Building Resilient Systems Made Easy

Disclaimer

This article contains a snippet from my booklet: Building Resilient Systems Made Easy

Let’s start by taking a look at the formal definition of the word “Resiliency”. The Merriam-Webster dictionary formalizes it like this:

1: the capability of a strained body to recover its size and shape after deformation caused especially by compressive stress

2: an ability to recover from or adjust easily to misfortune or change

“Resiliency” and “resilience” are synonyms and often used interchangeably, with the latter being more common and preferred in academic environments. Both describe the same concept: the capacity to recover quickly from difficulties or adapt to change.

When it comes to building software, resilience is the ability of a system to endure disruptions, recover from issues, and continuously evolve to maintain stability despite changes in its environment. A resilient system is dependable and predictable, capable of recovering effectively after setbacks.

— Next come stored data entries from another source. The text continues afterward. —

Context: an optimization exercise on an open-source flow, tuned for small area. The choices shown serve that exercise and are no tape-out recipe. The RTL was checked by simulation tests, not by an equivalence proof against the original design. No activity file was given, so power comes from the tool's default toggle rates.

== exp/ember ==
// TX_MAC
module TX_MAC (
	TX_CLK,
	SYS_RST,
	TX_START,
	TX_BUSY,
	GMII_TXD,
	GMII_TX_EN,
	CONTROL_IN
);
input wire TX_CLK;
input wire SYS_RST;
input wire TX_START;
output wire TX_BUSY;
output wire [7:0] GMII_TXD;
output wire GMII_TX_EN;
input wire [7:0] CONTROL_IN;
reg tx_start_d;
reg tx_start_dd;
reg pre;	 
reg pay;	 
reg pad;	 
reg tail;	 
reg [7:0] cnt;
reg [7:0] hold;		 
wire [31:0] crc_out;
wire idle = ~(pre | pay | pad | tail);
wire crc_reset = idle | (pre & ~cnt[3]);
crc inst_crc(
  .data_in(GMII_TXD),
  .crc_en(1'b1),
  .crc_out(crc_out),
  .rst(crc_reset),
  .clk(TX_CLK)
);
always @(posedge TX_CLK) begin
	if(SYS_RST) begin
		tx_start_d <= 1'b0;
		tx_start_dd <= 1'b0;
	end
	else begin
		tx_start_d <= TX_START;
		tx_start_dd <= tx_start_d;
	end
end
wire pre_first = pre & (cnt[3:0] == 4'd0);
wire pre_55 = pre & ~cnt[3] & (cnt[2:0] != 3'd0);
wire pre_sfd = pre & cnt[3] & ~cnt[0];
wire pre_len = pre & cnt[3] & cnt[0];
wire out_hold = pre_len | (tail & ~cnt[3] & ~(cnt[2] & (cnt[1] | cnt[0])));	 
wire out_55 = pre_55 | pre_sfd;
assign TX_BUSY = ~idle;
assign GMII_TX_EN = ~idle & ~pre_first;
assign GMII_TXD = ({8{pay}} & cnt) | ({8{out_hold}} & hold) |
		  {pre_sfd, out_55, 1'b0, out_55, 1'b0, out_55, 1'b0, out_55};
wire min_len = cnt[7] | cnt[6] | (cnt[5] & cnt[4] & (cnt[3] | cnt[2] | cnt[1]));	 
wire pay_end = pay & (cnt == hold);
  ...
Size: ~280 cells after synthesis, ~54 flip-flops, roughly 21 I/O pins, about 2800 um^2 of cells after synthesis.
export LEC_CHECK = 0
export CAP_MARGIN = 20
export CORE_MARGIN = 2
export CORE_UTILIZATION = 40
export SLEW_MARGIN = 20
create_clock -name core_clock -period 8.0 [get_ports {TX_CLK}]
standard.sh (not shown) runs the stock make flow with config.mk's settings and CLKGATE_MAP_FILE= SYNTH_SCRIPT=/design/flow/synth_recipe.tcl, a recipe that flattens the netlist after the stock synthesis.
==> flow/flow/run.sh <==
#!/bin/bash
# The standard flow (standard.sh: the standard synthesis, then ORFS from
# floorplan to finish) with three changes that only affect cell sizing:
#  - port buffers use the smallest buffer cell (buf_1),
#  - combinational cells are swapped to their smallest drive strength right
#    after floorplanning (downsize.tcl); the later repair steps upsize again
#    where timing, slew or capacitance need it,
#  - the clock tree is built from clkbuf_8 without dummy loads.
# Every tool's output goes to standard.log (and ORFS's own logs).
set -e
HERE=$(pwd)
export BUFFER_PORTS_ARGS="-buffer_cell sky130_fd_sc_hd__buf_1"
export POST_FLOORPLAN_TCL="$HERE/flow/downsize.tcl"
export CTS_ARGS="-sink_clustering_enable -repair_clock_nets -dont_use_dummy_load -buf_list sky130_fd_sc_hd__clkbuf_8"
bash standard.sh > standard.log 2>&1
==> flow/flow/downsize.tcl <==
# Swap every combinational cell to the smallest-area cell of the same
# function (same base name, drive strength 0 or 1). Registers are kept.
set db [ord::get_db]
set block [ord::get_db_block]
set n 0
foreach inst [$block getInsts] {
  set name [[$inst getMaster] getName]
  if {![regexp {^(sky130_fd_sc_hd__[a-z0-9]+)_([0-9]+)$} $name -> base drv]} { continue }
  if {[regexp {__(df|edf|sdf|dl|clk|conb|tap|fill|decap|diode)} $base]} { continue }
  set best ""
  set best_area 1e9
  foreach d {0 1} {
    set m [$db findMaster ${base}_$d]
    if {$m == "NULL"} { continue }
    set a [expr {[$m getWidth] * [$m getHeight]}]
    if {$a < $best_area} { set best $m; set best_area $a }
  }
  if {$best == ""} { continue }
  set cur [$inst getMaster]
  if {[expr {[$cur getWidth] * [$cur getHeight]}] > $best_area} {
    $inst swapMaster $best
    incr n
  }
}
puts "downsize: swapped $n instances"
Setup changes, exp/ember to exp/cedar
- a change of CORE_UTILIZATION from 40 to 65
==> summary.txt <==
Compare exp/ember and exp/cedar | total power density per cell area higher: exp/cedar. Per the comparison of exp/cedar with exp/ember, net total in the final layout shrank by 1; number of ports placed on the die boundary held steady; placement-stage worst setup slack grew by 0.12 ns; largest incremental delay on the critical path grew by 0.11 ns; die area shrank by about 37%. exp/cedar vs. exp/ember: met1 usage in global routing has increased; switching power as a share of total power held; sequential share of power decreased 0.2 points. Each of the runs, namely exp/ember and exp/cedar, reached the end of the flow and came out clean. As far as total power consumption of the routed design is concerned, exp/ember and exp/cedar perform about the same.
--- input diff exp/cedar..exp/sierra ---
- a change of CORE_UTILIZATION from 65 to 40
==> flow/flow/run.sh <==
#!/bin/bash
# The standard flow (standard.sh) with changes that only affect how the
# logic is mapped and sized:
#  - synthesis is synth_recipe.tcl unchanged except that ABC maps with an
#    area-oriented script (flow/abc_area.script, see flow/abc_proc.tcl);
#  - port buffers use the smallest buffer cell (buf_1);
#  - combinational cells are swapped to their smallest drive strength right
#    after floorplanning (flow/downsize.tcl); the later repair steps upsize
#    again where timing, slew or capacitance need it;
#  - the clock tree is built from clkbuf_8 without dummy loads.
# Tool output: flow_synth.log / standard.log here, and ORFS's own logs.
set -e
HERE=$(pwd)
export FLOW_ABC_SCRIPT="$HERE/flow/abc_area.script"
{ head -n 1 synth_recipe.tcl; cat flow/abc_proc.tcl; tail -n +2 synth_recipe.tcl; } > my_synth.tcl
sed "s|SYNTH_SCRIPT=[^ ]*synth_recipe.tcl|SYNTH_SCRIPT=$HERE/my_synth.tcl|" standard.sh > my_standard.sh
grep -q "SYNTH_SCRIPT=$HERE/my_synth.tcl" my_standard.sh
export BUFFER_PORTS_ARGS="-buffer_cell sky130_fd_sc_hd__buf_1"
export POST_FLOORPLAN_TCL="$HERE/flow/downsize.tcl"
export CTS_ARGS="-sink_clustering_enable -repair_clock_nets -dont_use_dummy_load -buf_list sky130_fd_sc_hd__clkbuf_8"
bash my_standard.sh > standard.log 2>&1
==> flow/flow/abc_area.script (new file) <==
&get -n
&st
&dch
&nf -R 1000 -p
&put
==> flow/flow/abc_proc.tcl (new file) <==
# Map with an area-oriented ABC script (flow/abc_area.script) in place of the
# ABC script the standard synthesis passes; everything else is unchanged, so
# the registers are the standard synthesis's.
proc abc {args} {
  set i [lsearch -exact $args -script]
  if {$i >= 0} {
    lset args [expr {$i + 1}] $::env(FLOW_ABC_SCRIPT)
  }
  yosys abc {*}$args
}
Results
- exp/sierra reached the end of the flow, and the finished layout is clean on the timing, DRC and antenna checks.
- Row arrival time of data at the critical path endpoint: exp/sierra higher / exp/cedar lower
- Comparing exp/sierra and exp/cedar, the higher fraction of power consumed by combinational cells was measured on exp/cedar.
- Delta (exp/sierra minus exp/cedar): setup slack increased 0.12 ns; utilization after layout shows a reduction of 20 points.
- Wire length of the first global-routing pass up 110 um in exp/sierra wrt exp/cedar
- Looking at post-synthesis instance area across exp/sierra and exp/cedar, the one that comes out higher is exp/cedar.
- Relative to exp/cedar, the routability-driven placement congestion ratio measured on exp/sierra has decreased by a few percent.

-- afterwards: timing with drivers on the ports --
Ports are ideal in the flow. The routed layouts listed here were re-timed in OpenROAD. Step 1 (the two cells are an assumption about what drives the block):
set clk [get_ports {TX_CLK}]
set_driving_cell -lib_cell sky130_fd_sc_hd__clkbuf_16 $clk
set_driving_cell -lib_cell sky130_fd_sc_hd__buf_2 [delete_from_list [all_inputs] $clk]
Step 2 moves the port delays by t, midway between the first and last clock arrival at a register: inputs arrive t later, outputs are due t later. That takes back most of the time a late clock gives input paths. Three values: no drivers, after step 1, after step 2; two values: the first two.
run	shift t [ns]	slack for setup (ns)	worst setup path at the end
exp/ember	0.328	3.942 / 3.913 / 3.963	register to register
exp/cedar	0.328	3.861 / 3.834 / 4.001	register to register
exp/sierra	0.328	3.984 / 3.984 / 3.984	register to register
After both steps setup and hold are still met in every run listed.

Resilience is universally valued. Whether applied to individuals, machinery, or digital systems, the necessity for resilience is unquestionable.

From a technological standpoint, resilience involves ensuring our programs do not crash. Systems should handle errors gracefully, avoiding catastrophic failures that might bewilder users or, in severe cases, endanger them. Hardware resilience is equally crucial; consider whether a single machine outage is tolerable or if investment in redundant power supplies and networking is necessary to mitigate failure risks.

The advent of cloud computing has altered the landscape. Managing individual machines may no longer be under direct control. Instead, the focus shifts to selecting appropriate cloud services that fulfill specific requirements.

Why does it matter?

In 2019, British Airways suffered a major failure of their IT systems due to a significant defect in one of their applications. The bug caused more than 100 flights to be dropped and caused a huge disruption of services in the Heathrow and Gatwick airports.

In 2023, a Google data center in Paris had an incident described as “a multi-cluster failure which led to an emergency shutdown of multiple zones.” Apparently the issue was caused by a water leakage in a cooling system that brought to a fire incident in one of the rooms.

Even big companies can and will have incidents like these. What matters though is their ability to quickly investigate and recover from them.

Bottom line? Don’t stress too much. Plan for resiliency, do your best, and be prepared for Murphy’s law.